- When
- Thursday, Apr 16, 2026, 3:30 – 4:30 pm
- Event interval
- Single day event
- Campus location
- Kincaid Hall (KIN)
- Campus room
- 102/108
- Accessibility contact
- chairpsy@uw.edu
- Event types
- Lectures/Seminars
- Event sponsors
- Department of Psychology
- Description
The Secret Lives of Memories: Computational Phenotyping of Long-Term Memory in Healthy and Clinical Populations
Andrea Stocco, Ph.D., Associate Professor, Department of Psychology, University of Washington
Forgetting is among the most salient aspects of long-term memory, yet it is not directly observable, posing a fundamental challenge for theory.
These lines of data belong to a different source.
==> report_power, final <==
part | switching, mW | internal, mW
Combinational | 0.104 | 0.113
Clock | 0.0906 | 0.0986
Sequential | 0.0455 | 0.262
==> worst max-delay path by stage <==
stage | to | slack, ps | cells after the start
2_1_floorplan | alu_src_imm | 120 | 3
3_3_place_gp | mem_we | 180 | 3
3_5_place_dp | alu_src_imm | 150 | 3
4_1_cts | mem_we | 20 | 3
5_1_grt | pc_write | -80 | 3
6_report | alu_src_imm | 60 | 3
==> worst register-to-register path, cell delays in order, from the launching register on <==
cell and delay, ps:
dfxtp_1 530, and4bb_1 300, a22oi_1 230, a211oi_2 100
In this talk, I argue that forgetting is best captured as a latent computational process that can be inferred through computational phenotyping—the use of formal models of cognition to estimate theoretically meaningful parameters from behavior. I will present a series of experiments showing that parameters governing forgetting can be reliably identified at the individual level, remain stable across time, provide diagnostic leverage beyond surface performance measures, and allow researchers to better investigate the neural mechanisms of forgetting.
This free lecture is part of the promotion review for Dr. Stocco in the Department of Psychology.